EXERCISE DIRECTIONS: Return all lines from the entries below in which the word "most" is present.

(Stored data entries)
______
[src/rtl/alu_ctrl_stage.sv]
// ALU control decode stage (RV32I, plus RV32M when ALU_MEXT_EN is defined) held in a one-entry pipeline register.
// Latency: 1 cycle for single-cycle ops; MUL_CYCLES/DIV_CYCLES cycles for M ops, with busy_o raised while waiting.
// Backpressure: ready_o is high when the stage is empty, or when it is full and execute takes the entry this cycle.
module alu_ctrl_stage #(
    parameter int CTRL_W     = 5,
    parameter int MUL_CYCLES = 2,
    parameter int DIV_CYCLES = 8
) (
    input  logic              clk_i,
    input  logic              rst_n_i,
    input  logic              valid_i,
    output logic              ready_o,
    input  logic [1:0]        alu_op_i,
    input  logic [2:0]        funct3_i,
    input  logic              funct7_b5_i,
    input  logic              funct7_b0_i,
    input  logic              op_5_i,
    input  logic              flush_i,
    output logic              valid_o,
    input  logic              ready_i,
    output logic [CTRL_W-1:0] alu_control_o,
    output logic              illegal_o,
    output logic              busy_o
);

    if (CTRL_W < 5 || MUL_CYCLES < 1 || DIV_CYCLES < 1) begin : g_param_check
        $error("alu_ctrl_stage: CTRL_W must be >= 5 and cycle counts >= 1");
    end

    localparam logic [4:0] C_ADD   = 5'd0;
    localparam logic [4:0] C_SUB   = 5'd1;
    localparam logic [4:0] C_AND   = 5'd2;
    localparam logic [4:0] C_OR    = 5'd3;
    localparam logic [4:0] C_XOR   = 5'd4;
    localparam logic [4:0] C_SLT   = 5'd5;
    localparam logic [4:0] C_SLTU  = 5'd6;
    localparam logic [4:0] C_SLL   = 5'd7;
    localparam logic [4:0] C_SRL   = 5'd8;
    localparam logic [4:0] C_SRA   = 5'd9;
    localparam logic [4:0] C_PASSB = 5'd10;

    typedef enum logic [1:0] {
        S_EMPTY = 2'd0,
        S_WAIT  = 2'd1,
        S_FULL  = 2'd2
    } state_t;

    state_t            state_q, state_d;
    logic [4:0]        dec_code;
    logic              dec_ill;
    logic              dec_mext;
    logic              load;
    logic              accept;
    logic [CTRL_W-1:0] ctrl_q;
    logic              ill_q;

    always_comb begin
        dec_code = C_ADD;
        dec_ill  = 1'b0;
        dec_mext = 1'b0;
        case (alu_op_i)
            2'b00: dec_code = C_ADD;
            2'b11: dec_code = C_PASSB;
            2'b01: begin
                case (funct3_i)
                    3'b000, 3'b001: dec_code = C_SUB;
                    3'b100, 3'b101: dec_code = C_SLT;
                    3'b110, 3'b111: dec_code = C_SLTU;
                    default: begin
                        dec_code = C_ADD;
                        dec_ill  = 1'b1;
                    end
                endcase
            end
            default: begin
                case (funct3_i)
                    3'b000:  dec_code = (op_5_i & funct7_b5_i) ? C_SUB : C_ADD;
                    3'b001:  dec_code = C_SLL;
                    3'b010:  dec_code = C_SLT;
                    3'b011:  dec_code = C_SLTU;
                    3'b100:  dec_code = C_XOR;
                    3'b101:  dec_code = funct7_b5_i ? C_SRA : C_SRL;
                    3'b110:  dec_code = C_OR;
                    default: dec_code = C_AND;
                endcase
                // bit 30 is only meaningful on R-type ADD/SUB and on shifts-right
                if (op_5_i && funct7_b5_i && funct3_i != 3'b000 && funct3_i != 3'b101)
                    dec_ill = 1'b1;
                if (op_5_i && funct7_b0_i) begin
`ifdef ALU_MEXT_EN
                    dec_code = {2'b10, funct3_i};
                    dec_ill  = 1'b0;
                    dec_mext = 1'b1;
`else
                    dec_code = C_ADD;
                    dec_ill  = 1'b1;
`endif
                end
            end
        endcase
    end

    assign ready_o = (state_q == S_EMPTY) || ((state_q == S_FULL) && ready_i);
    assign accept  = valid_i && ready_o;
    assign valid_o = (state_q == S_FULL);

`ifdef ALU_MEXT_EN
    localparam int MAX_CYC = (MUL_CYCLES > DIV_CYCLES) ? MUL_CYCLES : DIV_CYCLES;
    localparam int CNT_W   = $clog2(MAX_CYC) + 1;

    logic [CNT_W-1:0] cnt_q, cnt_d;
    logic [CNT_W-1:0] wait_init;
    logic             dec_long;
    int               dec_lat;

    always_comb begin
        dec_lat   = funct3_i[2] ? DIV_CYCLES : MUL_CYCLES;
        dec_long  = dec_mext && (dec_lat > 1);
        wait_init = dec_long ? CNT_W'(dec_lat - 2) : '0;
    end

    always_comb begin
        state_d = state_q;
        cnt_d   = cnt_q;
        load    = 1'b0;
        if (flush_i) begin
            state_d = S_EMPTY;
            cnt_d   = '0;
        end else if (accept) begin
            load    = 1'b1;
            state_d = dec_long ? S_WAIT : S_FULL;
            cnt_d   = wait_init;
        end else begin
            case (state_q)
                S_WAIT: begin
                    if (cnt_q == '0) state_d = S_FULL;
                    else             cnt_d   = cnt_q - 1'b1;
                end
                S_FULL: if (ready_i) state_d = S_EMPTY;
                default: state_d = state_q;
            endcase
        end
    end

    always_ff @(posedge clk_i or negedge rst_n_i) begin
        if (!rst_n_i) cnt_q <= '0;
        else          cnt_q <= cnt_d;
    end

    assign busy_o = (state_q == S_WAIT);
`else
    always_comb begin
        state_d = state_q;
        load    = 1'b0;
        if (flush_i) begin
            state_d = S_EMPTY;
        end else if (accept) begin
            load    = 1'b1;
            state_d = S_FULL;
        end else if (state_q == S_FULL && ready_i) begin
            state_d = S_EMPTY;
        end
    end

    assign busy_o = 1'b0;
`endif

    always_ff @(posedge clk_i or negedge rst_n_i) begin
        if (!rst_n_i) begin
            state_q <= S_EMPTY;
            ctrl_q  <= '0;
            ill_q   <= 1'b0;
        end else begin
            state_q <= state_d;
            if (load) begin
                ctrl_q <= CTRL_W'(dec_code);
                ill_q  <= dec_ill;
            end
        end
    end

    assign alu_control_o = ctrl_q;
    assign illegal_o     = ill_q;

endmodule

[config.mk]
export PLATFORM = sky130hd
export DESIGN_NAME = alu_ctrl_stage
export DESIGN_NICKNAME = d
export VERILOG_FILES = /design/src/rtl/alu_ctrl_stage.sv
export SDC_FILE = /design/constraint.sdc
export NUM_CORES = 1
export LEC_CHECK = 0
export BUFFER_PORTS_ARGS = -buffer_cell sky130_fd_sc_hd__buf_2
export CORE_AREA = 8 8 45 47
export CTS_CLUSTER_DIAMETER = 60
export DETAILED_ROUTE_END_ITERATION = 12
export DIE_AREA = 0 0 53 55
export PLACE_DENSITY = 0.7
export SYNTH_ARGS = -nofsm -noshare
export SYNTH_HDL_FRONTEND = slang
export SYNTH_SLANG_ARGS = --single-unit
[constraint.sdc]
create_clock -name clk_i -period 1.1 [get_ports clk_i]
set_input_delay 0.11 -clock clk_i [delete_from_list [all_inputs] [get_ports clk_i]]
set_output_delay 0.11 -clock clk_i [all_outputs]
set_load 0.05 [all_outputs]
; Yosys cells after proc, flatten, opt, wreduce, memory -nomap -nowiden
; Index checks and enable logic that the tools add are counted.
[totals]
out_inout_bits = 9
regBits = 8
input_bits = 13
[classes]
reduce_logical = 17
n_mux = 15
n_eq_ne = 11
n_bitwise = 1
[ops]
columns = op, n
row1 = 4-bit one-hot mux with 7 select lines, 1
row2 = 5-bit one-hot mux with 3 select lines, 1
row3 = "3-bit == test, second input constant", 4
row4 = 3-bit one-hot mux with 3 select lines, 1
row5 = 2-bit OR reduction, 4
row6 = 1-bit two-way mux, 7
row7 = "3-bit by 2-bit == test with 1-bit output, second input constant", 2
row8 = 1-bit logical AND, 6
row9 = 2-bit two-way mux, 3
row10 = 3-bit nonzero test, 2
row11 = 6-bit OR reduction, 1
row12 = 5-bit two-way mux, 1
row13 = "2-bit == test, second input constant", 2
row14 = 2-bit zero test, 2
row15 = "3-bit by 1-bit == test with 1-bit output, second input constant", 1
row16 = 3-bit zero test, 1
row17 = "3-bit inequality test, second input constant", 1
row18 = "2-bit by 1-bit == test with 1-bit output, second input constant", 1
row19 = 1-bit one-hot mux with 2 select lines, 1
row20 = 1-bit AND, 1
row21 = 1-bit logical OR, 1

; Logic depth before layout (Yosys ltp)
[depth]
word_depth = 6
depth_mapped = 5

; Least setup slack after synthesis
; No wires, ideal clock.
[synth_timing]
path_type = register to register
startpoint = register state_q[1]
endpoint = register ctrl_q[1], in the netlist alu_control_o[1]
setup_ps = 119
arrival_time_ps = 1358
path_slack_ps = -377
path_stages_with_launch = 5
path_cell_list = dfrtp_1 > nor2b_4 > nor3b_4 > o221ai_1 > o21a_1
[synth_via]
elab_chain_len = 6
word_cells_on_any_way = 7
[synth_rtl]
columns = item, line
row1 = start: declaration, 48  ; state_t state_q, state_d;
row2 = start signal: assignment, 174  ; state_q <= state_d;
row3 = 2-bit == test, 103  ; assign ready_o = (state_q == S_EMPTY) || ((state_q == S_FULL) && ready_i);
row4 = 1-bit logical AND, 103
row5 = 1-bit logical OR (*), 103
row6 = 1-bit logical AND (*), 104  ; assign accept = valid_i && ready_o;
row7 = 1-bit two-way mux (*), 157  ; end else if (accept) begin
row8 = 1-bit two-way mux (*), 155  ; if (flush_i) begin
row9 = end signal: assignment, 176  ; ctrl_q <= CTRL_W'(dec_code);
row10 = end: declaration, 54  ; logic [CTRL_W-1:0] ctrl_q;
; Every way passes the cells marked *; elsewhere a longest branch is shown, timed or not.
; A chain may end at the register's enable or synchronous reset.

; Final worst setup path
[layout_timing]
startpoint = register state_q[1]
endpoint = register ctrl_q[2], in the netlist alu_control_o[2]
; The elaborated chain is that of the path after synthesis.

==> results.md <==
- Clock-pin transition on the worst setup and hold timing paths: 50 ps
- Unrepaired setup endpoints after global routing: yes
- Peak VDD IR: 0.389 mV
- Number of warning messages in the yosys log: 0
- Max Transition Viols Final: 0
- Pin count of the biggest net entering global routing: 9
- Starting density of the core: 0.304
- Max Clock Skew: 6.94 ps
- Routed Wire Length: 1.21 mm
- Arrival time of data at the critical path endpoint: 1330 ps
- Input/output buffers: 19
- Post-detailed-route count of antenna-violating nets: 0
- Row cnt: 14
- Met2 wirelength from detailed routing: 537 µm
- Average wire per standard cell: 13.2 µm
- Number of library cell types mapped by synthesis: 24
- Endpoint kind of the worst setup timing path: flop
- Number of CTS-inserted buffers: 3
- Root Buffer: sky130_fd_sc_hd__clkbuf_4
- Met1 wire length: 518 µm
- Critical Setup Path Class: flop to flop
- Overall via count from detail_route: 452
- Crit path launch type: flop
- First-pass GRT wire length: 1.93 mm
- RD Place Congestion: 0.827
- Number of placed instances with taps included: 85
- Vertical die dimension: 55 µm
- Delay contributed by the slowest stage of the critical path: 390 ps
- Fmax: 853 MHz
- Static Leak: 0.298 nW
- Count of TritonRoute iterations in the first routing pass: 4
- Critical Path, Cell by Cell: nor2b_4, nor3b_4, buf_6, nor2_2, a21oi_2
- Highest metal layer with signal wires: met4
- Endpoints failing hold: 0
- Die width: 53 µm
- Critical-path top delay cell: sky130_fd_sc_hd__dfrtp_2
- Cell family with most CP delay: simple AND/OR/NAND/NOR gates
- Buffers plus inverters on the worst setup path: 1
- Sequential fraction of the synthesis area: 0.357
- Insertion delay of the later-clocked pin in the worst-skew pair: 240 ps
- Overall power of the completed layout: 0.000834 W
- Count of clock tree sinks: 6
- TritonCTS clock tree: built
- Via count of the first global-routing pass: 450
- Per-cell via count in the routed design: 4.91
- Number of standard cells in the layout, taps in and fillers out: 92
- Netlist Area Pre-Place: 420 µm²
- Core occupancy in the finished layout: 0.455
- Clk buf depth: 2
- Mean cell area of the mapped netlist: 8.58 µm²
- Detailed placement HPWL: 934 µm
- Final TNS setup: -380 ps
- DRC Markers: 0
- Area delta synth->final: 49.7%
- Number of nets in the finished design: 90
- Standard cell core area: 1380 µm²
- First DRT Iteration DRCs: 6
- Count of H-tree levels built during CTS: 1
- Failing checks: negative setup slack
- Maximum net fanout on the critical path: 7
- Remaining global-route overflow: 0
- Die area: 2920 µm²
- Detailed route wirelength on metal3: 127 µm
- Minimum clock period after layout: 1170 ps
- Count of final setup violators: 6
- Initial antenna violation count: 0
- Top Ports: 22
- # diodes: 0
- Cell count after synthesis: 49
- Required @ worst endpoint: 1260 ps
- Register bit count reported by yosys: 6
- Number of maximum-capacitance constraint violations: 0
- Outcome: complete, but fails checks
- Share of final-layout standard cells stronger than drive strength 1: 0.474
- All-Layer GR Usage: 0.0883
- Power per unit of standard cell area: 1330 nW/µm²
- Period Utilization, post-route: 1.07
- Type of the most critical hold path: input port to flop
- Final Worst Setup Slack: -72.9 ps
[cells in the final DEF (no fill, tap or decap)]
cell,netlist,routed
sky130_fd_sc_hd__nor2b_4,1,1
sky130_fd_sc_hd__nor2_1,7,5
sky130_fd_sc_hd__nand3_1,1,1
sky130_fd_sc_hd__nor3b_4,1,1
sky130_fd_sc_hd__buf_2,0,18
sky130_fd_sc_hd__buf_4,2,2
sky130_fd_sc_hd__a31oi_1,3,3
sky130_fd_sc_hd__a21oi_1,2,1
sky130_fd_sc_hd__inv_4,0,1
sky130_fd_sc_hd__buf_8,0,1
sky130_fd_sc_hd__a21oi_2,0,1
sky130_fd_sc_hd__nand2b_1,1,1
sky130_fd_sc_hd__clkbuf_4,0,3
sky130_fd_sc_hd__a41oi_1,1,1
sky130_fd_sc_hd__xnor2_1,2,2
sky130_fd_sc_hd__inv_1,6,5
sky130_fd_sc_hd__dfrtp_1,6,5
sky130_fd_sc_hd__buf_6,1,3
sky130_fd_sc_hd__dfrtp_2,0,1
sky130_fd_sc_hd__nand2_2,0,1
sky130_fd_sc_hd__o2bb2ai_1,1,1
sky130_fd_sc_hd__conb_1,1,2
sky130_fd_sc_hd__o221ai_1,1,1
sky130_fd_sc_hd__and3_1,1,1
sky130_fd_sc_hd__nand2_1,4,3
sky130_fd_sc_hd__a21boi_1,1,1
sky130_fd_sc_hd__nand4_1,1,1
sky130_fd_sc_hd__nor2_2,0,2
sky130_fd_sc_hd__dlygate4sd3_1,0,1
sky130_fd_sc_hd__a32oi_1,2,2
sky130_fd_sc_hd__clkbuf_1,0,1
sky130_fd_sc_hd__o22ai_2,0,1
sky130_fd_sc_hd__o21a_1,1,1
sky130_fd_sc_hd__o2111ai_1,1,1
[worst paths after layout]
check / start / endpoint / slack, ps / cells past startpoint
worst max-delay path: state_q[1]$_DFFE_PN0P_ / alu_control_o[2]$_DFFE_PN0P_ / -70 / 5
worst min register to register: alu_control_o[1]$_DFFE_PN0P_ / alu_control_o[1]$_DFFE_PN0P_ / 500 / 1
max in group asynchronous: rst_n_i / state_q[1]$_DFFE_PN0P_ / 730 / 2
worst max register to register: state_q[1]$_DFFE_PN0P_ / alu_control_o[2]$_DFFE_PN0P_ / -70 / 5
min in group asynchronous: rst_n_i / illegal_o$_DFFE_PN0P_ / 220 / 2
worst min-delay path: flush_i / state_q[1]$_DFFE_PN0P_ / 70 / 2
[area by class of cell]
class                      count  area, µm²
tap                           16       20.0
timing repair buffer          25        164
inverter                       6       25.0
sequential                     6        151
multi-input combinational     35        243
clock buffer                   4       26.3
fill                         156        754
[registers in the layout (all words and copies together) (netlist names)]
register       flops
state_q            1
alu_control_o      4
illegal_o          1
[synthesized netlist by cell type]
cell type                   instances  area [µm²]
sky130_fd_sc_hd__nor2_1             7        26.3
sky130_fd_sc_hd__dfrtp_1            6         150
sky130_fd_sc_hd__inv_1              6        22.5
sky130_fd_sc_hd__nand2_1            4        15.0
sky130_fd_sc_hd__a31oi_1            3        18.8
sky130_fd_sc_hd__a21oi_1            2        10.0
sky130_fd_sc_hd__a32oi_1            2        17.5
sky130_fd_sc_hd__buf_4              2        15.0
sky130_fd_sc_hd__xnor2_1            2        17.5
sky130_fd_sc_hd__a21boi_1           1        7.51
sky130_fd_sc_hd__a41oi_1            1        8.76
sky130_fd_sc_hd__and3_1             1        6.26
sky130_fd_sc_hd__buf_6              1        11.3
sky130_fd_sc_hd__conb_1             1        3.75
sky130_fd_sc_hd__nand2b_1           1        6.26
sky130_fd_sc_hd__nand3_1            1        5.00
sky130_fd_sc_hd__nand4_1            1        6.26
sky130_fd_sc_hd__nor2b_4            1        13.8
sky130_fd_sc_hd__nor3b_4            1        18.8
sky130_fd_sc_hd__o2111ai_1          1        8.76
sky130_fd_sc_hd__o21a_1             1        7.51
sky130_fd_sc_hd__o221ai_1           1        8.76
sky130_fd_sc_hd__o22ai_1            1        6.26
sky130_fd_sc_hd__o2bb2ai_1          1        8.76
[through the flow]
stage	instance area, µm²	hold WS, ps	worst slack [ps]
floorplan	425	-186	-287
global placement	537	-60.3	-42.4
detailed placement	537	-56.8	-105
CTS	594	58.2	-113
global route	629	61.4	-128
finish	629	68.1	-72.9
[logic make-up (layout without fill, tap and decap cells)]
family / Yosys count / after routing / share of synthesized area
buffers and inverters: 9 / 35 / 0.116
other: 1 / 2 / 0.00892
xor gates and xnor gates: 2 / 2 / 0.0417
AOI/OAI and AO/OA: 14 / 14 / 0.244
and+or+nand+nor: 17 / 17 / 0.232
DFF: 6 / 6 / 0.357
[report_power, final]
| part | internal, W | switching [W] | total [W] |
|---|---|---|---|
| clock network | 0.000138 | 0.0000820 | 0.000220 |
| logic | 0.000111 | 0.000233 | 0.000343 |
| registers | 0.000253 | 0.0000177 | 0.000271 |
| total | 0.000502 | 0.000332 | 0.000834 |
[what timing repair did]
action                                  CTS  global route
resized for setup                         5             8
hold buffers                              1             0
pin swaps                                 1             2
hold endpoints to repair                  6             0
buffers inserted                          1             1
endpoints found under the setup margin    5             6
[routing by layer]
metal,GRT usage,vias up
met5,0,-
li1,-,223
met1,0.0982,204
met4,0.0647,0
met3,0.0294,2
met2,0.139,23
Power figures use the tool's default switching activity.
______
WRITTEN RESPONSE:
- Cell family with most CP delay: simple AND/OR/NAND/NOR gates
- Type of the most critical hold path: input port to flop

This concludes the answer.